Plaintiff - Appellant
v.
Honeywell International
Defendant - Appellee
Cigna
Defendant
Life Insurance Company of North America
1-10 Does
Defendant ____________
Appeal from United States District Court for the Western District of Missouri - St. Joseph ____________
Submitted: April 24, 2026 Filed: May 1, 2026 [Unpublished] ____________ Before GRUENDER, GRASZ, and STRAS, Circuit Judges. ____________
PER CURIAM.
John Michel, Jr., accused his former employer, Honeywell International, of lying about when it fired him and his disability-insurance providers, Cigna and Life Insurance Company of North America, of not paying all the benefits they owed. We affirm the district court’s1 dismissal of the claims against Honeywell and the grant of summary judgment to the insurers.

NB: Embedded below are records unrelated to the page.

$ cat src/rtl/cache_fill_unit_if.sv
`default_nettype none
// ============================================================================
// Module      : cache_fill_unit_if
// Description : Pipeline/memory/data-array signal bundle for cache_fill_unit.
// Revision    : 1.0 - initial release
// ============================================================================
interface cache_fill_unit_if #(
    parameter int ADDR_W = 16,
    parameter int DATA_W = 16
);
    logic              miss_detected;
    logic [ADDR_W-1:0] miss_address;
    logic              wr_req;
    logic [ADDR_W-1:0] wr_address;
    logic [DATA_W-1:0] wr_data;
    logic              mem_data_valid;
    logic [DATA_W-1:0] mem_data_in;
    logic              fsm_busy;
    logic              stall;
    logic              mem_req;
    logic              mem_we;
    logic [ADDR_W-1:0] mem_address;
    logic [DATA_W-1:0] mem_data_out;
    logic [ADDR_W-1:0] fill_address;
    logic              write_data_array;
    logic              write_tag_array;

    modport master (
        output miss_detected, miss_address, wr_req, wr_address, wr_data,
               mem_data_valid, mem_data_in,
        input  fsm_busy, stall, mem_req, mem_we, mem_address, mem_data_out,
               fill_address, write_data_array, write_tag_array
    );

    modport slave (
        input  miss_detected, miss_address, wr_req, wr_address, wr_data,
               mem_data_valid, mem_data_in,
        output fsm_busy, stall, mem_req, mem_we, mem_address, mem_data_out,
               fill_address, write_data_array, write_tag_array
    );
endinterface
`default_nettype wire

$ cat src/rtl/cache_fill_unit.sv
`default_nettype none
// ============================================================================
// Module      : cache_fill_unit
// Description : Block-fill controller with write-through store forwarding.
// Revision    : 1.0 - initial release
// ============================================================================
module cache_fill_unit #(
    parameter int ADDR_W          = 16,
    parameter int DATA_W          = 16,
    parameter int WORDS_PER_BLOCK = 8
) (
    input  logic               clk,
    input  logic               rst,
    cache_fill_unit_if.slave   bus
);
    localparam int BYTES   = DATA_W / 8;
    localparam int RX_W    = $clog2(WORDS_PER_BLOCK);
    localparam int ISSUE_W = RX_W + 1;

    localparam logic [ADDR_W-1:0]  c_BYTES       = ADDR_W'(BYTES);
    localparam logic [ADDR_W-1:0]  c_OFFSET_MASK = ADDR_W'(WORDS_PER_BLOCK * BYTES - 1);
    localparam logic [ISSUE_W-1:0] c_ISSUE_END   = ISSUE_W'(WORDS_PER_BLOCK);
    localparam logic [RX_W-1:0]    c_LAST_RX     = RX_W'(WORDS_PER_BLOCK - 1);

    typedef enum logic [0:0] {
        S_IDLE = 1'b0,
        S_FILL = 1'b1
    } state_t;

    state_t              r_state;
    logic [ADDR_W-1:0]   r_base;
    logic [ISSUE_W-1:0]  r_issueCnt;
    logic [RX_W-1:0]     r_rxCnt;

    logic w_busy;
    logic w_issuing;

    assign w_busy    = (r_state == S_FILL);
    assign w_issuing = (r_issueCnt < c_ISSUE_END);

    always_ff @(posedge clk or posedge rst) begin
        if (rst) begin
            r_state    <= S_IDLE;
            r_base     <= '0;
            r_issueCnt <= '0;
            r_rxCnt    <= '0;
        end else begin
            case (r_state)
                S_IDLE: begin
                    if (bus.miss_detected) begin
                        r_state    <= S_FILL;
                        r_base     <= bus.miss_address & ~c_OFFSET_MASK;
                        r_issueCnt <= '0;
                        r_rxCnt    <= '0;
                    end
                end
                S_FILL: begin
                    if (w_issuing) begin
                        r_issueCnt <= r_issueCnt + 1'b1;
                    end
                    // The final returned word closes the fill; the edge after it is IDLE.
                    if (bus.mem_data_valid) begin
                        if (r_rxCnt == c_LAST_RX) begin
                            r_state    <= S_IDLE;
                            r_issueCnt <= '0;
                            r_rxCnt    <= '0;
                        end else begin
                            r_rxCnt <= r_rxCnt + 1'b1;
                        end
                    end
                end
                default: r_state <= S_IDLE;
            endcase
        end
    end

    // Outputs are gated by rst so they drop the moment reset rises.
    always_comb begin
        bus.fsm_busy         = 1'b0;
        bus.stall            = 1'b0;
        bus.mem_req          = 1'b0;
        bus.mem_we           = 1'b0;
        bus.mem_address      = '0;
        bus.mem_data_out     = '0;
        bus.fill_address     = '0;
        bus.write_data_array = 1'b0;
        bus.write_tag_array  = 1'b0;
        if (!rst) begin
            bus.fsm_busy = w_busy;
            bus.stall    = bus.miss_detected | w_busy;
            if (w_busy) begin
                if (w_issuing) begin
                    bus.mem_req     = 1'b1;
                    bus.mem_address = r_base + ADDR_W'(r_issueCnt) * c_BYTES;
                end
                bus.fill_address = r_base + ADDR_W'(r_rxCnt) * c_BYTES;
                if (bus.mem_data_valid) begin
                    bus.write_data_array = 1'b1;
                    bus.write_tag_array  = (r_rxCnt == c_LAST_RX);
                end
            end else if (bus.wr_req && !bus.miss_detected) begin
                bus.mem_req      = 1'b1;
                bus.mem_we       = 1'b1;
                bus.mem_address  = bus.wr_address;
                bus.mem_data_out = bus.wr_data;
            end
        end
    end
endmodule
`default_nettype wire
$ cat src/flat_wrapper.sv
// flat-port wrapper written by rule: the top's interface ports become plain ports
module cache_fill_unit_flat 
#(
    parameter int ADDR_W          = 16,
    parameter int DATA_W          = 16,
    parameter int WORDS_PER_BLOCK = 8
)
  (clk, rst, bus_miss_detected, bus_miss_address, bus_wr_req, bus_wr_address, bus_wr_data, bus_mem_data_valid, bus_mem_data_in, bus_fsm_busy, bus_stall, bus_mem_req, bus_mem_we, bus_mem_address, bus_mem_data_out, bus_fill_address, bus_write_data_array, bus_write_tag_array);
  cache_fill_unit_if #(.ADDR_W(ADDR_W), .DATA_W(DATA_W)) bus_i ();
  input  logic clk;
  input  logic rst;
  input wire logic [$bits(bus_i.miss_detected)-1:0] bus_miss_detected;
  input wire logic [$bits(bus_i.miss_address)-1:0] bus_miss_address;
  input wire logic [$bits(bus_i.wr_req)-1:0] bus_wr_req;
  input wire logic [$bits(bus_i.wr_address)-1:0] bus_wr_address;
  input wire logic [$bits(bus_i.wr_data)-1:0] bus_wr_data;
  input wire logic [$bits(bus_i.mem_data_valid)-1:0] bus_mem_data_valid;
  input wire logic [$bits(bus_i.mem_data_in)-1:0] bus_mem_data_in;
  output wire logic [$bits(bus_i.fsm_busy)-1:0] bus_fsm_busy;
  output wire logic [$bits(bus_i.stall)-1:0] bus_stall;
  output wire logic [$bits(bus_i.mem_req)-1:0] bus_mem_req;
  output wire logic [$bits(bus_i.mem_we)-1:0] bus_mem_we;
  output wire logic [$bits(bus_i.mem_address)-1:0] bus_mem_address;
  output wire logic [$bits(bus_i.mem_data_out)-1:0] bus_mem_data_out;
  output wire logic [$bits(bus_i.fill_address)-1:0] bus_fill_address;
  output wire logic [$bits(bus_i.write_data_array)-1:0] bus_write_data_array;
  output wire logic [$bits(bus_i.write_tag_array)-1:0] bus_write_tag_array;
  assign bus_i.miss_detected = bus_miss_detected;
  assign bus_i.miss_address = bus_miss_address;
  assign bus_i.wr_req = bus_wr_req;
  assign bus_i.wr_address = bus_wr_address;
  assign bus_i.wr_data = bus_wr_data;
  assign bus_i.mem_data_valid = bus_mem_data_valid;
  assign bus_i.mem_data_in = bus_mem_data_in;
  assign bus_fsm_busy = bus_i.fsm_busy;
  assign bus_stall = bus_i.stall;
  assign bus_mem_req = bus_i.mem_req;
  assign bus_mem_we = bus_i.mem_we;
  assign bus_mem_address = bus_i.mem_address;
  assign bus_mem_data_out = bus_i.mem_data_out;
  assign bus_fill_address = bus_i.fill_address;
  assign bus_write_data_array = bus_i.write_data_array;
  assign bus_write_tag_array = bus_i.write_tag_array;
  cache_fill_unit #(.ADDR_W(ADDR_W), .DATA_W(DATA_W), .WORDS_PER_BLOCK(WORDS_PER_BLOCK)) u_core (.clk(clk), .rst(rst), .bus(bus_i));
endmodule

Honeywell is not liable because Michel was an at-will employee who could not establish wrongful termination, see Crews v. Monarch Fire Prot. Dist., 771 F.3d 1085, 1090 (8th Cir. 2014) (explaining that an employer’s “internal rules do[] not imply an enforceable employment contract”); waited too long to sue for disability discrimination, see Jackson v. Hennepin Healthcare Sys., Inc., 134 F.4th 1262, 1263 (8th Cir. 2025) (enforcing the 90-day deadline); and based his defamation claim on the company’s privileged statements to a state agency, see Mo. Rev. Stat. § 288.250(1) (codifying the privilege); Remington v. Wal-Mart Stores, Inc., 817 S.W.2d 571, 575 (Mo. Ct. App. 1991) (recognizing it). All legally fatal flaws, with or without the “newly discovered evidence” he urged the district court to consider. See East v. Minnehaha County, 986 F.3d 816, 820 (8th Cir. 2021) (reviewing a dismissal under Federal Rule of Civil Procedure 12(b)(6) de novo); see also Arnold v. ADT Sec. Servs., Inc., 627 F.3d 716, 721 (8th Cir. 2010) (explaining that motions for reconsideration “are not to be used to introduce . . . evidence that could have been adduced” earlier or “to tender new legal theories” (citation omitted)).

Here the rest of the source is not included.